Overcoming Hurdles – February 2013 Project

In January 2013 the Haiti Orphanage Project Espwa Ltd received a great boost with the pledge of €70,000 from the Irish Life Staff Charities.  The money is already earmarked to provide a new physiotherapy and classroom facility for the adults and children with Special Needs.   We plan to have the new unit in place and equipped by the end of 2013.

The first project trip for 2013 rolled around really quickly.   The project plan was to build the foundation and pour the concrete floor for the new physiotherapy unit.  We also had two very exciting initiatives planned which we were really looking forward to.  One was the rebuild of ADI the tractor, a Massey Ferguson 35.  The other was the build of fibreglass boats and the generation of an optimum boat design for the fishermen in Ileavache.  .  The long term idea is to generate small businesses around equipment rental and generate employment plus a revenue stream for the orphanage.  The projects are heavily focused on training locals to manage and maintain these so that we can handover ownership to a local Haitian team.

The tractor and boat teams had worked for months to put this project together along with huge support from their friends and communities.  ADI had been fully restored to all its former glory and looked and ran like a new machine just off the assembly line.  The team had a successful trial run on the boat project , turning out a fibreglass mould in less than 24hours.   There was a really positive feeling as we loaded a container in November 2012 to ship to Haiti in time for February 2013.

As a group we have had very few setbacks and we were buoyed up with the Irish Life announcement.  In New York when the news came through that the containers had not made it through customs everyone was deflated.  A huge amount of time and effort had been invested both on the Irish and on the Haitian end.   Our inspiration to move ahead with the project came from the very people we were there to help.  How many times in their lives have the Haitians survived hurricanes, drought, illness and daily poverty and yet they do not give up.  If they could overcome all of that then we could overcome this comparatively small setback.
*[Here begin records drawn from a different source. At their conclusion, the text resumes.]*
$ cat src/rtl/rc4_decrypt_core.sv
`default_nettype none
// rc4_decrypt_core: RC4 S-box init, key schedule and PRGA decryption of a MSG_LEN-byte
// ROM ciphertext into result RAM, aborting on the first byte outside {space, a..z}.
module rc4_decrypt_core #(
  parameter int MSG_LEN = 32
) (
  input  logic        clk,
  input  logic        reset,
  input  logic        start,
  input  logic [23:0] sc_key,
  output logic [7:0]  s_addr,
  output logic [7:0]  s_wdata,
  output logic        s_we,
  input  logic [7:0]  s_rdata,
  output logic [7:0]  rom_addr,
  input  logic [7:0]  rom_rdata,
  output logic [7:0]  d_addr,
  output logic [7:0]  d_wdata,
  output logic        d_we,
  output logic        dc_done,
  output logic        dc_invalid,
  output logic        busy
);

  typedef enum logic [4:0] {
    IDLE, INIT,
    KSA_RD_I, KSA_WT_I, KSA_RD_J, KSA_WT_J, KSA_WR_I, KSA_WR_J,
    PR_INC, PR_RD_I, PR_WT_I, PR_RD_J, PR_WT_J, PR_WR_I, PR_WR_J,
    PR_RD_F, PR_WT_F, PR_XOR,
    DONE, INVALID
  } state_t;

  localparam logic [7:0] LAST_K = 8'(MSG_LEN - 1);

  state_t      state, state_n;
  logic [23:0] key, key_n;
  logic [7:0]  i, i_n, j, j_n, k, k_n, si, si_n, sj, sj_n;
  logic [1:0]  kidx, kidx_n, wcnt, wcnt_n;
  logic        p_ok, p_ok_n;
  logic [7:0]  s_addr_n, s_wdata_n, rom_addr_n, d_addr_n, d_wdata_n;
  logic        s_we_n, d_we_n, dc_done_n, dc_invalid_n, busy_n;
  logic [7:0]  key_byte, p;

  always_comb begin
    case (kidx)
      2'd0:    key_byte = key[23:16];
      2'd1:    key_byte = key[15:8];
      default: key_byte = key[7:0];
    endcase
  end

  assign p = s_rdata ^ rom_rdata;

  // Outputs are computed for the state being entered, so each registered
  // address/data/enable is on the bus during the state that names it.
  always_comb begin
    state_n    = state;
    key_n      = key;
    i_n        = i;
    j_n        = j;
    k_n        = k;
    si_n       = si;
    sj_n       = sj;
    kidx_n     = kidx;
    wcnt_n     = wcnt;
    p_ok_n     = p_ok;
    s_addr_n   = s_addr;
    s_wdata_n  = s_wdata;
    s_we_n     = 1'b0;
    rom_addr_n = rom_addr;
    d_addr_n   = d_addr;
    d_wdata_n  = d_wdata;
    d_we_n     = 1'b0;
    case (state)
      IDLE: if (start) begin
        key_n     = sc_key;
        i_n       = 8'd0;
        s_addr_n  = 8'd0;
        s_wdata_n = 8'd0;
        s_we_n    = 1'b1;
        state_n   = INIT;
      end
      INIT: if (i == 8'd255) begin
        i_n      = 8'd0;
        j_n      = 8'd0;
        kidx_n   = 2'd0;
        s_addr_n = 8'd0;
        state_n  = KSA_RD_I;
      end else begin
        i_n       = i + 8'd1;
        s_addr_n  = i + 8'd1;
        s_wdata_n = i + 8'd1;
        s_we_n    = 1'b1;
      end
      KSA_RD_I: state_n = KSA_WT_I;
      KSA_WT_I: begin
        si_n     = s_rdata;
        j_n      = j + s_rdata + key_byte;
        s_addr_n = j + s_rdata + key_byte;
        state_n  = KSA_RD_J;
      end
      KSA_RD_J: state_n = KSA_WT_J;
      KSA_WT_J, PR_WT_J: begin
        sj_n      = s_rdata;
        s_addr_n  = i;
        s_wdata_n = s_rdata;
        s_we_n    = 1'b1;
        state_n   = (state == KSA_WT_J) ? KSA_WR_I : PR_WR_I;
      end
      KSA_WR_I, PR_WR_I: begin
        s_addr_n  = j;
        s_wdata_n = si;
        s_we_n    = 1'b1;
        state_n   = (state == KSA_WR_I) ? KSA_WR_J : PR_WR_J;
      end
      KSA_WR_J: if (i == 8'd255) begin
        i_n     = 8'd0;
        j_n     = 8'd0;
        k_n     = 8'd0;
        state_n = PR_INC;
      end else begin
        i_n      = i + 8'd1;
        kidx_n   = (kidx == 2'd2) ? 2'd0 : kidx + 2'd1;
        s_addr_n = i + 8'd1;
        state_n  = KSA_RD_I;
      end
      PR_INC: begin
        i_n      = i + 8'd1;
        s_addr_n = i + 8'd1;
        state_n  = PR_RD_I;
      end
      PR_RD_I: state_n = PR_WT_I;
      PR_WT_I: begin
        si_n     = s_rdata;
        j_n      = j + s_rdata;
        s_addr_n = j + s_rdata;
        state_n  = PR_RD_J;
      end
      PR_RD_J: state_n = PR_WT_J;
      PR_WR_J: begin
        s_addr_n   = si + sj;
        rom_addr_n = k;
        state_n    = PR_RD_F;
      end
      PR_RD_F: begin
        wcnt_n  = 2'd0;
        state_n = PR_WT_F;
      end
      // Held three cycles so the byte period is the 12 cycles the key cycler expects.
      PR_WT_F: if (wcnt == 2'd2) begin
        p_ok_n    = (p == 8'h20) || (p >= 8'h61 && p <= 8'h7A);
        d_addr_n  = k;
        d_wdata_n = p;
        d_we_n    = (p == 8'h20) || (p >= 8'h61 && p <= 8'h7A);
        state_n   = PR_XOR;
      end else begin
        wcnt_n = wcnt + 2'd1;
      end
      PR_XOR: if (!p_ok) begin
        state_n = INVALID;
      end else if (k == LAST_K) begin
        state_n = DONE;
      end else begin
        k_n     = k + 8'd1;
        state_n = PR_INC;
      end
      DONE:    state_n = DONE;
      INVALID: state_n = INVALID;
      default: state_n = IDLE;
    endcase
    dc_done_n    = (state_n == DONE);
    dc_invalid_n = (state_n == INVALID);
    busy_n       = !(state_n == IDLE || state_n == DONE || state_n == INVALID);
  end

  always_ff @(posedge clk or posedge reset) begin
    if (reset) begin
      state      <= IDLE;
      key        <= 24'd0;
      i          <= 8'd0;
      j          <= 8'd0;
      k          <= 8'd0;
      si         <= 8'd0;
      sj         <= 8'd0;
      kidx       <= 2'd0;
      wcnt       <= 2'd0;
      p_ok       <= 1'b0;
      s_addr     <= 8'd0;
      s_wdata    <= 8'd0;
      s_we       <= 1'b0;
      rom_addr   <= 8'd0;
      d_addr     <= 8'd0;
      d_wdata    <= 8'd0;
      d_we       <= 1'b0;
      dc_done    <= 1'b0;
      dc_invalid <= 1'b0;
      busy       <= 1'b0;
    end else begin
      state      <= state_n;
      key        <= key_n;
      i          <= i_n;
      j          <= j_n;
      k          <= k_n;
      si         <= si_n;
      sj         <= sj_n;
      kidx       <= kidx_n;
      wcnt       <= wcnt_n;
      p_ok       <= p_ok_n;
      s_addr     <= s_addr_n;
      s_wdata    <= s_wdata_n;
      s_we       <= s_we_n;
      rom_addr   <= rom_addr_n;
      d_addr     <= d_addr_n;
      d_wdata    <= d_wdata_n;
      d_we       <= d_we_n;
      dc_done    <= dc_done_n;
      dc_invalid <= dc_invalid_n;
      busy       <= busy_n;
    end
  end

endmodule
`default_nettype wire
It was a quieter Irish crew that assembled for Day 1 to join the Haitian crew and form the project team for the week.  Working alongside the Haitians soon raised our spirits and within the hour the orphanage was a hive of industry as work began on the physiotherapy room.  There was a good deal of work involved and the team stayed late two evenings including on the last day to pour the floor.      The plumbers surpassed all expectations and by the end of the week we had running water in every toilet and shower; water in the kitchen and washrooms; and a proper run off for waste. We also covered off two areas at the back of the orphanage which presented a health and safety issue, not a nice job and kudos to the group that worked on it.

We finished the wall at the entrance to the orphanage and the tractor ramp is now in situ for ADI who should be moving to the orphanage later this year.  The team set up a mechanics shop in the village and worked on the orphanage boat engines.   Other boat taxis arrived with their engines; locals brought motorbikes; generators; and even a television.   Usually everything has to go to the mainland for repair, replacement and aside from the loss of livelihood the cost of transport and repair is high.

The workshop turned out to be a very practical and useful service.   It is important that we do not alienate the orphanage within the community and by providing services within the locality we can encourage partnership.   The group staying on for a second week used  accommodation near the village of Madame Bernard and that was also well received by the community as it meant staying and spending local.

The timing of our trip coincided with Kanival and the island had its own celebration with Ra-Ra bands out every night.   It would be a little like the Wren Boys, doing the rounds of the houses in the area, singing; dancing; playing music and there is a bit of local rivalry as to who has the best band.   We were there for the procession of the Ra-Ra bands through the village which was a great way to end your working day.

ADI, the equipment and the boat mould are safely in storage in Haiti awaiting our return later this year.  The facilities works in the orphanage; the mechanics workshop; and the plumbing activity were all a huge bonus and a credit to everyone for getting on with the job.   Importantly, we achieved our main objective for the February trip by completing the floor of the physiotherapy room.  This puts the next trip in July right on track to complete the physiotherapy and classroom for the end of the year.   The setbacks this trip turned out to be a reminder for each of us on not losing sight of what Haiti Orphanage Project Espwa Ltd is all about.  It took our Haitian friends to remind us that Espwa means hope and to borrow a Haitian proverb;  Lespwa fe viv – hope makes one live.